Transglutaminase 2 (TG2) is a distinctive member of the family of Ca2+-dependent enzymes recognized mostly by their abilities to catalyze the posttranslational crosslinking of proteins. TG2 uniquely binds and hydrolyzes GTP; binding GTP inhibits its crosslinking activity but allows it to function in signal transduction (hence the G(h) designation). The core domain of TG2 (residues 139-471, rat) comprises the papain-like catalytic triad and the GTP-binding domain (residues 159-173) and contains almost all of the conserved tryptophans of the protein.
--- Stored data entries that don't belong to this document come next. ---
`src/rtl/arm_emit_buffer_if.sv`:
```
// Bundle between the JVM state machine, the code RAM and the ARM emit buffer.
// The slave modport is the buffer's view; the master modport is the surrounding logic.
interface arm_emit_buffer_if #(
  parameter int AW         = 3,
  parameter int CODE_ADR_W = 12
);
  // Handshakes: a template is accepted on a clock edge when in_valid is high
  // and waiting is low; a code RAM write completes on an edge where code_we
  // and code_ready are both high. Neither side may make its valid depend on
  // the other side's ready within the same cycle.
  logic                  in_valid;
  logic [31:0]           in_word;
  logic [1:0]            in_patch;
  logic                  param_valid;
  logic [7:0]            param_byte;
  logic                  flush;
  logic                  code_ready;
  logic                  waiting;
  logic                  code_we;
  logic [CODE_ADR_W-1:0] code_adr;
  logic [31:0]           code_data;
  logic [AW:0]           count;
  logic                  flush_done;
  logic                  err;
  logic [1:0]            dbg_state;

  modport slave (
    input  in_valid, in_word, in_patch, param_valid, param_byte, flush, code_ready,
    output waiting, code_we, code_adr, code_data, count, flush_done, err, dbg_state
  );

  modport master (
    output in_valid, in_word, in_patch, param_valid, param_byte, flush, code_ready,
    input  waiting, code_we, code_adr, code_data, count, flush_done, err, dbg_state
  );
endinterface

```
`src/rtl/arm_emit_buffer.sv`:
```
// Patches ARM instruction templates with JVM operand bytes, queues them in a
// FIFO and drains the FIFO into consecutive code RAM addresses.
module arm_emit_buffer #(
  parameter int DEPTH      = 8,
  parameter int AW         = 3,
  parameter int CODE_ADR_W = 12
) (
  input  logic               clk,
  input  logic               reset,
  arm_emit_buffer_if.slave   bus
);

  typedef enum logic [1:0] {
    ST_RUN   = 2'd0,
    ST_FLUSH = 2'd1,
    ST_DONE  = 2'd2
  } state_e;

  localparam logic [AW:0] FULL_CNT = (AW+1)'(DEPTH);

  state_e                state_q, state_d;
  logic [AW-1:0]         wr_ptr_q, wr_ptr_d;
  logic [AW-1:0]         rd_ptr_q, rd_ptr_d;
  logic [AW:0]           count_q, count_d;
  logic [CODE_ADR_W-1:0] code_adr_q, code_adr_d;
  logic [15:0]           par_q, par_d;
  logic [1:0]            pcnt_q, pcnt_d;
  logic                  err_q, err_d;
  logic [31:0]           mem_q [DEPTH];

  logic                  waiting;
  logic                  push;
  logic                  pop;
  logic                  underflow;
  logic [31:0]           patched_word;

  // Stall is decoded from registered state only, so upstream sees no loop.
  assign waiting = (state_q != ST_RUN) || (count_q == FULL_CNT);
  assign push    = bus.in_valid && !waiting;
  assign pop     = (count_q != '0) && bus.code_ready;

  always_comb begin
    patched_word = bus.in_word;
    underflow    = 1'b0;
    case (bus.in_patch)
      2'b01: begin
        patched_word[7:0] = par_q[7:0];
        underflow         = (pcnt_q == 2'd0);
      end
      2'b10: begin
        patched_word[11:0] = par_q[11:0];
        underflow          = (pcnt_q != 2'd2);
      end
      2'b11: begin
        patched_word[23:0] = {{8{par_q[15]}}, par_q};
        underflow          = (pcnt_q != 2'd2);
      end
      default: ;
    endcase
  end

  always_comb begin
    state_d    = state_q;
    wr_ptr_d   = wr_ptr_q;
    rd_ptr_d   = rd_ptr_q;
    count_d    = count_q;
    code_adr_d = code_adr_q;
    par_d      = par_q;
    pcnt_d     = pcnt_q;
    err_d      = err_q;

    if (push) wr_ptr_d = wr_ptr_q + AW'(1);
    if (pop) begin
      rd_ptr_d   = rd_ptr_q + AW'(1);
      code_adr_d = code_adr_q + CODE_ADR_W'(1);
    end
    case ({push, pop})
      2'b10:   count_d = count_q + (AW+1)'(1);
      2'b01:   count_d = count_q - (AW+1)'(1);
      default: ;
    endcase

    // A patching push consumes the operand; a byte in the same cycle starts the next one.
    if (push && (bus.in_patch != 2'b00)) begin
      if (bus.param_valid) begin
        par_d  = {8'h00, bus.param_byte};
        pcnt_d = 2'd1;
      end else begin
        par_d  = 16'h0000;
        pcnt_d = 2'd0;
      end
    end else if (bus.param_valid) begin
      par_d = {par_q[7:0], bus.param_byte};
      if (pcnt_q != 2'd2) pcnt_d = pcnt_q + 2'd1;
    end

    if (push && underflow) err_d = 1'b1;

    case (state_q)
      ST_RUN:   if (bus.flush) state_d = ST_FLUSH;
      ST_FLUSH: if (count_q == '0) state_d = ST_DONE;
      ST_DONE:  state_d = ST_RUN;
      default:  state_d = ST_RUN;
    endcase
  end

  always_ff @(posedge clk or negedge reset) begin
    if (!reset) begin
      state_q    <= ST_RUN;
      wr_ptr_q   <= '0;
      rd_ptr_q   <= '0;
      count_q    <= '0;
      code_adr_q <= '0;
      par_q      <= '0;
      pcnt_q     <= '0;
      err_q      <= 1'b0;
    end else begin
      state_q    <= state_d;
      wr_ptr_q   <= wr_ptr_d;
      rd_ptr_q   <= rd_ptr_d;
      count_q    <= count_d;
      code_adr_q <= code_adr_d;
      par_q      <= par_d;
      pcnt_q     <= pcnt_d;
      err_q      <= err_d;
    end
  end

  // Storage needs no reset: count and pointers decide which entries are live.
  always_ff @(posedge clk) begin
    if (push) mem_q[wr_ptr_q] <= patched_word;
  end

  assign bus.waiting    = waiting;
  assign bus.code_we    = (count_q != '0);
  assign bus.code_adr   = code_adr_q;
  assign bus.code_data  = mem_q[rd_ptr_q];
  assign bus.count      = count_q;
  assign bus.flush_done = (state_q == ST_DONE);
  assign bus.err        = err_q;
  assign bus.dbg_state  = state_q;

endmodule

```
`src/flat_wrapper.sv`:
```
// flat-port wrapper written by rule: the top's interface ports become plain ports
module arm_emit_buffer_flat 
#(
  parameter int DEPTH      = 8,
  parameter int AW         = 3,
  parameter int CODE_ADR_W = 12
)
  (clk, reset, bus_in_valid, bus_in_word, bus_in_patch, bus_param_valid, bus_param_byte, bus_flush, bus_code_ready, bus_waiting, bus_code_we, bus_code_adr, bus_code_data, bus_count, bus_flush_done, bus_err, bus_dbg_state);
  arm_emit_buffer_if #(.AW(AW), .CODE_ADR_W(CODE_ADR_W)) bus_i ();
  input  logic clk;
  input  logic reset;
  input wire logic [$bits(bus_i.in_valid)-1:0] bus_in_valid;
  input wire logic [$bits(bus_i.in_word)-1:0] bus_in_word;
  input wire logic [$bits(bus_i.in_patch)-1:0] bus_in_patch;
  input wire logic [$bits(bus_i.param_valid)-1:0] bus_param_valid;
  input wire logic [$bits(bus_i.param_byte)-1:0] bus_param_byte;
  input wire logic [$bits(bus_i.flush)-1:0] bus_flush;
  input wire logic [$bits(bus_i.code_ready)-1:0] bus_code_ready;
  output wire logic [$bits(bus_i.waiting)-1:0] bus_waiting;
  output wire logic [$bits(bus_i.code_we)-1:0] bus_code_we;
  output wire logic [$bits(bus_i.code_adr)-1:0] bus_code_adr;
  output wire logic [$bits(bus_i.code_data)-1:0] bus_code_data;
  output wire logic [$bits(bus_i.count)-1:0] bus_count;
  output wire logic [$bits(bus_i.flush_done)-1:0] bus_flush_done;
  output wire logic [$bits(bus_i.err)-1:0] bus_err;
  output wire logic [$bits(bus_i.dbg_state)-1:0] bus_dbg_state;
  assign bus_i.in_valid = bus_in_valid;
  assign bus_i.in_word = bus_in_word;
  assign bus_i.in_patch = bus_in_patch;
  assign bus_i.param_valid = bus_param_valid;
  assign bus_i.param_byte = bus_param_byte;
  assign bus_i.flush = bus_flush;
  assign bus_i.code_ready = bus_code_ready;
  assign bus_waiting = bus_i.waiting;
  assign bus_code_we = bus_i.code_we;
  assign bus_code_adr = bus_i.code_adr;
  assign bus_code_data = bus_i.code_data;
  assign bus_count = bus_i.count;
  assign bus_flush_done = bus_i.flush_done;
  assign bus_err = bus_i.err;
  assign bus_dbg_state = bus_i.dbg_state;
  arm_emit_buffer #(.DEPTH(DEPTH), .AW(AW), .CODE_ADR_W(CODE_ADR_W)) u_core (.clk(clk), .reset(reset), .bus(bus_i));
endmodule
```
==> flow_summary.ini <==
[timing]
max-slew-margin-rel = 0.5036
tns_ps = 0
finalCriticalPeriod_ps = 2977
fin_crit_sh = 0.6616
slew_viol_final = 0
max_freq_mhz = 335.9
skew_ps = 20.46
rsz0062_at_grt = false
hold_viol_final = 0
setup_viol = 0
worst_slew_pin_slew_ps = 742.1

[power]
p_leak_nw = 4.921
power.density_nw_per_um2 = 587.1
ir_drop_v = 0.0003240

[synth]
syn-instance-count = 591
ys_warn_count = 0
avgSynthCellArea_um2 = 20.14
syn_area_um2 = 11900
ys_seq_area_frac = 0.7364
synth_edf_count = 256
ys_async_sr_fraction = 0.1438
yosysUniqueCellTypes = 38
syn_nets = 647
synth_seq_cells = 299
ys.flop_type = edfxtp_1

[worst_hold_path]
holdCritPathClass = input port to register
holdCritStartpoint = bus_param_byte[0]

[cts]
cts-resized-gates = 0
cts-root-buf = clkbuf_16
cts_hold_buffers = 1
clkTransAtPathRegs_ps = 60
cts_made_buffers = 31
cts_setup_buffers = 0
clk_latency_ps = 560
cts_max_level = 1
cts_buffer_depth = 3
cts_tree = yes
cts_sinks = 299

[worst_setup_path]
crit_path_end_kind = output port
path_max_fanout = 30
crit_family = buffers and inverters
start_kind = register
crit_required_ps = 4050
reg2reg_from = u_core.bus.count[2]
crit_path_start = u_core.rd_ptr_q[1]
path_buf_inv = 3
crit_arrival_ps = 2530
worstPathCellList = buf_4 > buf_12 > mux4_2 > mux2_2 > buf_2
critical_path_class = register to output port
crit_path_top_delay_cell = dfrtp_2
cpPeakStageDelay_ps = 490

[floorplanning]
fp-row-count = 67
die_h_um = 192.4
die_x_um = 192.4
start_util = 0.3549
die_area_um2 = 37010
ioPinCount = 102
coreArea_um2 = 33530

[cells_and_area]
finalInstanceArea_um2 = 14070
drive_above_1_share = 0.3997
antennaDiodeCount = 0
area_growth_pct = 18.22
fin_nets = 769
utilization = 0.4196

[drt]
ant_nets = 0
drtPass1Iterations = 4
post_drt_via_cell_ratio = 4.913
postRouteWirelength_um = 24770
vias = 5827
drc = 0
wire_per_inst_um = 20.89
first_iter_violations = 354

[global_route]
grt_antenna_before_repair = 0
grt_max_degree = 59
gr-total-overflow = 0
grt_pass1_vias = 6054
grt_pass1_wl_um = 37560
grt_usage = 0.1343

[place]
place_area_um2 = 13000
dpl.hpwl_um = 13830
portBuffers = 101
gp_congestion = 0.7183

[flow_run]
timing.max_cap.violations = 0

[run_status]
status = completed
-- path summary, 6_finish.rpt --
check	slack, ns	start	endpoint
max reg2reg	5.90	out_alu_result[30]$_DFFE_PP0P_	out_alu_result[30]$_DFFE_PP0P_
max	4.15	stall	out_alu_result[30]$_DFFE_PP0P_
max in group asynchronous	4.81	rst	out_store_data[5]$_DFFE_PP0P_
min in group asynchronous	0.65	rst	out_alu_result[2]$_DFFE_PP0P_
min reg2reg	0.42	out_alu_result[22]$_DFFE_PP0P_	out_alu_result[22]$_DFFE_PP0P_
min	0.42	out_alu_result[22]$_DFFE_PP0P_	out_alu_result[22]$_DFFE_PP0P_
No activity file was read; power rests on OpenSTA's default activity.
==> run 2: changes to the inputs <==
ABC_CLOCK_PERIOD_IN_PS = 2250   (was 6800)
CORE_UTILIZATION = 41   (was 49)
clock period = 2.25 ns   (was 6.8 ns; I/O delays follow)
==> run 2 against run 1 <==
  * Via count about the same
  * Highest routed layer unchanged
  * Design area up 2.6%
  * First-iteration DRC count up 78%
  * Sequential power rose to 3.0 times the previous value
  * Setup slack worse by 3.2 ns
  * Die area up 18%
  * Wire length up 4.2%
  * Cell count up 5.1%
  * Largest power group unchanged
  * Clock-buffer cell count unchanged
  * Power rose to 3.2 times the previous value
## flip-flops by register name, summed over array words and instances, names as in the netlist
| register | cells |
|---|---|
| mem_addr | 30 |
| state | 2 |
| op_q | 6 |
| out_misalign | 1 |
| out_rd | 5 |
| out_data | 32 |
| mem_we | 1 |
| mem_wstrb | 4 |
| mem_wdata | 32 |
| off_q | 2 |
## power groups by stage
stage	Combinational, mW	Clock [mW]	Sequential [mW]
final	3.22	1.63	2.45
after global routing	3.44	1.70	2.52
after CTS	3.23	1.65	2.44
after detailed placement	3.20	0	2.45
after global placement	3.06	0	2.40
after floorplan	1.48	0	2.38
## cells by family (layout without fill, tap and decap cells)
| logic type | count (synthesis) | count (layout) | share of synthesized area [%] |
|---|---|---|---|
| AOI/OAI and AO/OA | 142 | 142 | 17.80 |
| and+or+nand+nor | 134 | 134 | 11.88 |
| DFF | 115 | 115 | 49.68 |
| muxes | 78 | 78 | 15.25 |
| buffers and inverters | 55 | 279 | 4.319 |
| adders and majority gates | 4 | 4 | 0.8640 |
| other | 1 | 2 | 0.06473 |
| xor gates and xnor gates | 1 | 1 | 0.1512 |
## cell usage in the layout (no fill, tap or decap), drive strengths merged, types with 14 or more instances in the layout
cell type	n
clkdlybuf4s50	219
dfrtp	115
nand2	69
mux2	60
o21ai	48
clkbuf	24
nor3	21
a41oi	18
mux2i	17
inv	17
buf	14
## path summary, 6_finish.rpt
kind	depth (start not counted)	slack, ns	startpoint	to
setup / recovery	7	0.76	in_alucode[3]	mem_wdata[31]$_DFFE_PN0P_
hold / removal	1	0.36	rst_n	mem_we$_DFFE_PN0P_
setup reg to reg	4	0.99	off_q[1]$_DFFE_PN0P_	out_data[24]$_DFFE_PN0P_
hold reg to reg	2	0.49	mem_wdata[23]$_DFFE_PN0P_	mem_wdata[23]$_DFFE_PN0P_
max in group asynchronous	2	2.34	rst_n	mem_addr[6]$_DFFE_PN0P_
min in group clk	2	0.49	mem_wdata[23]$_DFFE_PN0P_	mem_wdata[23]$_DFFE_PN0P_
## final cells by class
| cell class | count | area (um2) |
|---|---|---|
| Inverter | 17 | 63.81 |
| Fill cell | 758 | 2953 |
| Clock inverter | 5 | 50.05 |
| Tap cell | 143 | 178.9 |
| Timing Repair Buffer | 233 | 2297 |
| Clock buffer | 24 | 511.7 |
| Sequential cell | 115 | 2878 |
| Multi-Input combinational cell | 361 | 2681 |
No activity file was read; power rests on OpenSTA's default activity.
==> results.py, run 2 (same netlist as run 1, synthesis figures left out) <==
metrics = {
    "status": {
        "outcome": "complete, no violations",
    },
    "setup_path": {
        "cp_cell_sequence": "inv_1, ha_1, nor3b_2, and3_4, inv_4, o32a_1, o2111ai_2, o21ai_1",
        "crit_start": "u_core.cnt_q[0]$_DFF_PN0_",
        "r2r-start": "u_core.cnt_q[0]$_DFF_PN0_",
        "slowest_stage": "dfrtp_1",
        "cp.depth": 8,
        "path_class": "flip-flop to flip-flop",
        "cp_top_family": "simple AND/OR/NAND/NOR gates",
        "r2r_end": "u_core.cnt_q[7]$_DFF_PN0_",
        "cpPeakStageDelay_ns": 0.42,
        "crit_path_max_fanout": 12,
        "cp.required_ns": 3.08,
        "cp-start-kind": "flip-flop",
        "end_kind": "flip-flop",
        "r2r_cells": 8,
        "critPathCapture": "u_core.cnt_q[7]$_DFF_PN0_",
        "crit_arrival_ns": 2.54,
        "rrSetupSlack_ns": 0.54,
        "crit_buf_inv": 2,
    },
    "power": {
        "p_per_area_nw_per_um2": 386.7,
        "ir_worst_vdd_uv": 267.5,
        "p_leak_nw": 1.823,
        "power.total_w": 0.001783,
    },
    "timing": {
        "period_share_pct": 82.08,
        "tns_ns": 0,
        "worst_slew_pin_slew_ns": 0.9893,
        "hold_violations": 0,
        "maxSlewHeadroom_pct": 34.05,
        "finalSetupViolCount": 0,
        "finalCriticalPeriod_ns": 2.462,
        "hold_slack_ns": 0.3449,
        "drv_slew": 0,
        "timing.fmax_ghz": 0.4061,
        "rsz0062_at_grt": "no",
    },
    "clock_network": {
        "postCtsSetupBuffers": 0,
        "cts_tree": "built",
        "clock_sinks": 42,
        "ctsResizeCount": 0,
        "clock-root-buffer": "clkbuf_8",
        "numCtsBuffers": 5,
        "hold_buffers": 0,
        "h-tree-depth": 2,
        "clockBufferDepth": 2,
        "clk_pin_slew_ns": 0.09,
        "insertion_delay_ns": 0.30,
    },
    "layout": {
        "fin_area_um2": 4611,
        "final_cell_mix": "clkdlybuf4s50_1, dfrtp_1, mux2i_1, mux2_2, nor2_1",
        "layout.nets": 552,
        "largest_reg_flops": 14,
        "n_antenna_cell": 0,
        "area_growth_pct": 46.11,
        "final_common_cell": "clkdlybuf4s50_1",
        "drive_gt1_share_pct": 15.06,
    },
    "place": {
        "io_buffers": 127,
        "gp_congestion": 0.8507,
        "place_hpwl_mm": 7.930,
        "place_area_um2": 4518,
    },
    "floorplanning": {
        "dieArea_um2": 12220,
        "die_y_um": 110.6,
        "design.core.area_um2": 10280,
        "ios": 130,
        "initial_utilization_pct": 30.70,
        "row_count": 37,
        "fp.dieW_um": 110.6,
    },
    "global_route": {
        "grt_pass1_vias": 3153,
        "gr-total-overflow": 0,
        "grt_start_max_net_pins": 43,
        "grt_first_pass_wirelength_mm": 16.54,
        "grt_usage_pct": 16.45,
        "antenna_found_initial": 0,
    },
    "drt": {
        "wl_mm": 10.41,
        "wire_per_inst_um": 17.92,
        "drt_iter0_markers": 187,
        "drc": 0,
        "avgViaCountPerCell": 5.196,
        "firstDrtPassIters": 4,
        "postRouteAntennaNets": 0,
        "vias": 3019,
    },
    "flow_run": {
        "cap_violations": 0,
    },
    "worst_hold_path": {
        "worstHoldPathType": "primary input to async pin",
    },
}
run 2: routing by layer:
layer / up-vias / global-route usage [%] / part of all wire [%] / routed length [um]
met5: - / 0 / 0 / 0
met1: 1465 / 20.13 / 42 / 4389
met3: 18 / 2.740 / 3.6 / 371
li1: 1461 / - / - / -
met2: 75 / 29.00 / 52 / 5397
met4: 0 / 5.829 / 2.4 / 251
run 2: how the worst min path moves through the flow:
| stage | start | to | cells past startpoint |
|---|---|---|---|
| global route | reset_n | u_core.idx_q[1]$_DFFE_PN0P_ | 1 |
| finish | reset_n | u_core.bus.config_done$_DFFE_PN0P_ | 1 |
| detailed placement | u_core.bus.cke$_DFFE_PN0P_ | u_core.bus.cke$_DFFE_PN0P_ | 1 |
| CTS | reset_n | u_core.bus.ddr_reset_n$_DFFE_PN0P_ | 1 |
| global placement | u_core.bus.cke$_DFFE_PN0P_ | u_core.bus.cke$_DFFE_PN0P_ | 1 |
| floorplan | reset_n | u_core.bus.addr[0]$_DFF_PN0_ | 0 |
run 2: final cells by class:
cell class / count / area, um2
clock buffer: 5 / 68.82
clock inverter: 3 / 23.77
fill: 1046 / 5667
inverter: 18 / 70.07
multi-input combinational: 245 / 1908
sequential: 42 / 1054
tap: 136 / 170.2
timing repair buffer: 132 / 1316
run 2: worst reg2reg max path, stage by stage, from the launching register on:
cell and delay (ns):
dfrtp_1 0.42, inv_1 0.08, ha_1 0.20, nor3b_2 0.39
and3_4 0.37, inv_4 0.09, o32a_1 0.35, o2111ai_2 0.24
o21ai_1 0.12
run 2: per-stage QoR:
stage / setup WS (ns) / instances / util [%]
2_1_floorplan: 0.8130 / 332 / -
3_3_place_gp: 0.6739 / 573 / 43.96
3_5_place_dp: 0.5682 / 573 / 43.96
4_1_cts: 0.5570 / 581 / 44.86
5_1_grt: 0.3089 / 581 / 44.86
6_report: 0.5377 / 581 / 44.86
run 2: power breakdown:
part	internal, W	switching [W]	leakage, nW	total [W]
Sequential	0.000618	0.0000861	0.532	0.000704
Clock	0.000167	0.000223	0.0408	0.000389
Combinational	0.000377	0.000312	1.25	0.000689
[config.mk]
export PLATFORM = sky130hd
export DESIGN_NAME = fifo_stream_out_flat
export DESIGN_NICKNAME = d
export VERILOG_FILES = /design/src/rtl/fifo_stream_if.sv /design/src/rtl/fifo_stream_out.sv /design/src/flat_wrapper.sv
export SDC_FILE = /design/constraint.sdc
export NUM_CORES = 1
export LEC_CHECK = 0
export ABC_AREA = 1
export CAP_MARGIN = 20
export CORE_MARGIN = 3
export CORE_UTILIZATION = 53
export CTS_CLUSTER_DIAMETER = 80
export DETAILED_ROUTE_END_ITERATION = 12
export PLACE_DENSITY = 0.86
export SLEW_MARGIN = 20
export SYNTH_ARGS = -nofsm -noshare
export SYNTH_HDL_FRONTEND = slang
export SYNTH_SLANG_ARGS = --single-unit
export TNS_END_PERCENT = 5
[constraint.sdc]
create_clock -name clk_i -period 2.85 [get_ports clk_i]
set_input_delay 0.285 -clock clk_i [delete_from_list [all_inputs] [get_ports clk_i]]
set_output_delay 0.285 -clock clk_i [all_outputs]
set_load 0.01 [all_outputs]
[src/rtl/fifo_stream_if.sv]
// Handshake bundle between the FIFO read-side adapter, the upstream show-ahead FIFO
// and the downstream valid/ready consumer.
interface fifo_stream_if #(
    parameter int WIDTH = 8,
    parameter int W_PKT = 16
);
    logic [WIDTH-1:0] fifo_data_i;
    logic             fifo_empty_i;
    logic             fifo_rd_en_o;
    logic [WIDTH-1:0] m_data_o;
    logic             m_valid_o;
    logic             m_last_o;
    logic             m_ready_i;
    logic [W_PKT-1:0] pkt_cnt_o;

    modport master (
        input  fifo_data_i, fifo_empty_i, m_ready_i,
        output fifo_rd_en_o, m_data_o, m_valid_o, m_last_o, pkt_cnt_o
    );

    modport slave (
        output fifo_data_i, fifo_empty_i, m_ready_i,
        input  fifo_rd_en_o, m_data_o, m_valid_o, m_last_o, pkt_cnt_o
    );
endinterface
===== src/rtl/alu_share_arb.sv =====
// alu_share_arb: round-robin share of one ALU datapath between two requesters
// Ports: clk/rst (async, active-low); req0_*/req1_* operation valid/ready + func/a/b;
//        rsp0_*/rsp1_* result valid/ready + {f, overflow, cout, sum}; alu_func/alu_a/alu_b
//        to the ALU, alu_res back; gnt_cnt0/gnt_cnt1 grant counters.
// Macro ALU_SHARE_ARB_STATS_EN: saturating grant counters (otherwise tied to 0).
module alu_share_arb #(
  parameter int W = 4,
  parameter int ALU_LAT = 2,
  parameter int CNT_W = 8
) (
  input  logic             clk,
  input  logic             rst,
  input  logic             req0_valid,
  output logic             req0_ready,
  input  logic [2:0]       req0_func,
  input  logic [W-1:0]     req0_a,
  input  logic [W-1:0]     req0_b,
  input  logic             req1_valid,
  output logic             req1_ready,
  input  logic [2:0]       req1_func,
  input  logic [W-1:0]     req1_a,
  input  logic [W-1:0]     req1_b,
  output logic             rsp0_valid,
  input  logic             rsp0_ready,
  output logic [2*W+1:0]   rsp0_data,
  output logic             rsp1_valid,
  input  logic             rsp1_ready,
  output logic [2*W+1:0]   rsp1_data,
  output logic [2:0]       alu_func,
  output logic [W-1:0]     alu_a,
  output logic [W-1:0]     alu_b,
  input  logic [2*W+1:0]   alu_res,
  output logic [CNT_W-1:0] gnt_cnt0,
  output logic [CNT_W-1:0] gnt_cnt1
);
  typedef enum logic [1:0] {IDLE, WAIT, RESP} state_t;
  state_t     state_q;
  logic       last_q, owner_q, gnt1;
  logic [3:0] wait_q;
  // requester 1 wins when alone or when requester 0 was served last
  assign gnt1 = req1_valid && (!req0_valid || !last_q);
  // gated by rst so no ready is shown while reset is held
  assign req1_ready = rst && state_q == IDLE && gnt1;
  assign req0_ready = rst && state_q == IDLE && req0_valid && !gnt1;
  always_ff @(posedge clk or negedge rst) begin
    if (!rst) begin
      state_q    <= IDLE;
      last_q     <= 1'b1;
      owner_q    <= 1'b0;
      wait_q     <= '0;
      alu_func   <= '0;
      alu_a      <= '0;
      alu_b      <= '0;
      rsp0_data  <= '0;
      rsp1_data  <= '0;
      rsp0_valid <= 1'b0;
      rsp1_valid <= 1'b0;
    end else begin
      case (state_q)
        IDLE: if (req0_ready || req1_ready) begin
          alu_func <= req1_ready ? req1_func : req0_func;
          alu_a    <= req1_ready ? req1_a : req0_a;
          alu_b    <= req1_ready ? req1_b : req0_b;
          owner_q  <= req1_ready;
          last_q   <= req1_ready;
          wait_q   <= 4'(ALU_LAT);
          state_q  <= WAIT;
        end
        WAIT: if (wait_q == 4'd1) begin
          if (owner_q) begin
            rsp1_data  <= alu_res;
            rsp1_valid <= 1'b1;
          end else begin
            rsp0_data  <= alu_res;
            rsp0_valid <= 1'b1;
          end
          state_q <= RESP;
        end else begin
          wait_q <= wait_q - 4'd1;
        end
        RESP: if (owner_q ? rsp1_ready : rsp0_ready) begin
          rsp0_valid <= 1'b0;
          rsp1_valid <= 1'b0;
          state_q    <= IDLE;
        end
        default: state_q <= IDLE;
      endcase
    end
  end
`ifdef ALU_SHARE_ARB_STATS_EN
  always_ff @(posedge clk or negedge rst) begin
    if (!rst) begin
      gnt_cnt0 <= '0;
      gnt_cnt1 <= '0;
    end else begin
      if (req0_ready && !(&gnt_cnt0)) gnt_cnt0 <= gnt_cnt0 + CNT_W'(1);
      if (req1_ready && !(&gnt_cnt1)) gnt_cnt1 <= gnt_cnt1 + CNT_W'(1);
    end
  end
`else
  assign gnt_cnt0 = '0;
  assign gnt_cnt1 = '0;
`endif
endmodule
Examining point mutations at Trp positions 180, 241, 278, 332, and 337 showed that, upon binding 2'-(or 3')-O-(N-methylanthraniloyl)GTP (mantGTP), the Phe-332 mutant was the weakest (35% less than wild type) in resonance energy transfer from the protein (lambda(exc, max) = 290 nm) to the mant fluorophore (lambda(em) = 444 nm) and had a reduced affinity for mantGTP. Trp-332, situated near the catalytic center and the nucleotide-binding area of TG2, may be part of the allosteric relay machinery that transmits negative effector signals from nucleotide binding to the active center of TG2. A most important observation was that, whereas no enzyme activity could be detected when Trp-241 was replaced with Ala or Gln, partial preservation of catalytic activity was seen with substitutions by Tyr > Phe > His. The results indicate that Trp-241 is essential for catalysis, possibly by stabilizing the transition states by H-bonding, quadrupole-ion, or van der Waals interactions. This contrasts with the evolutionarily related papain family of cysteine proteases, which uses Gln-19 (papain) for stabilizing the transition state.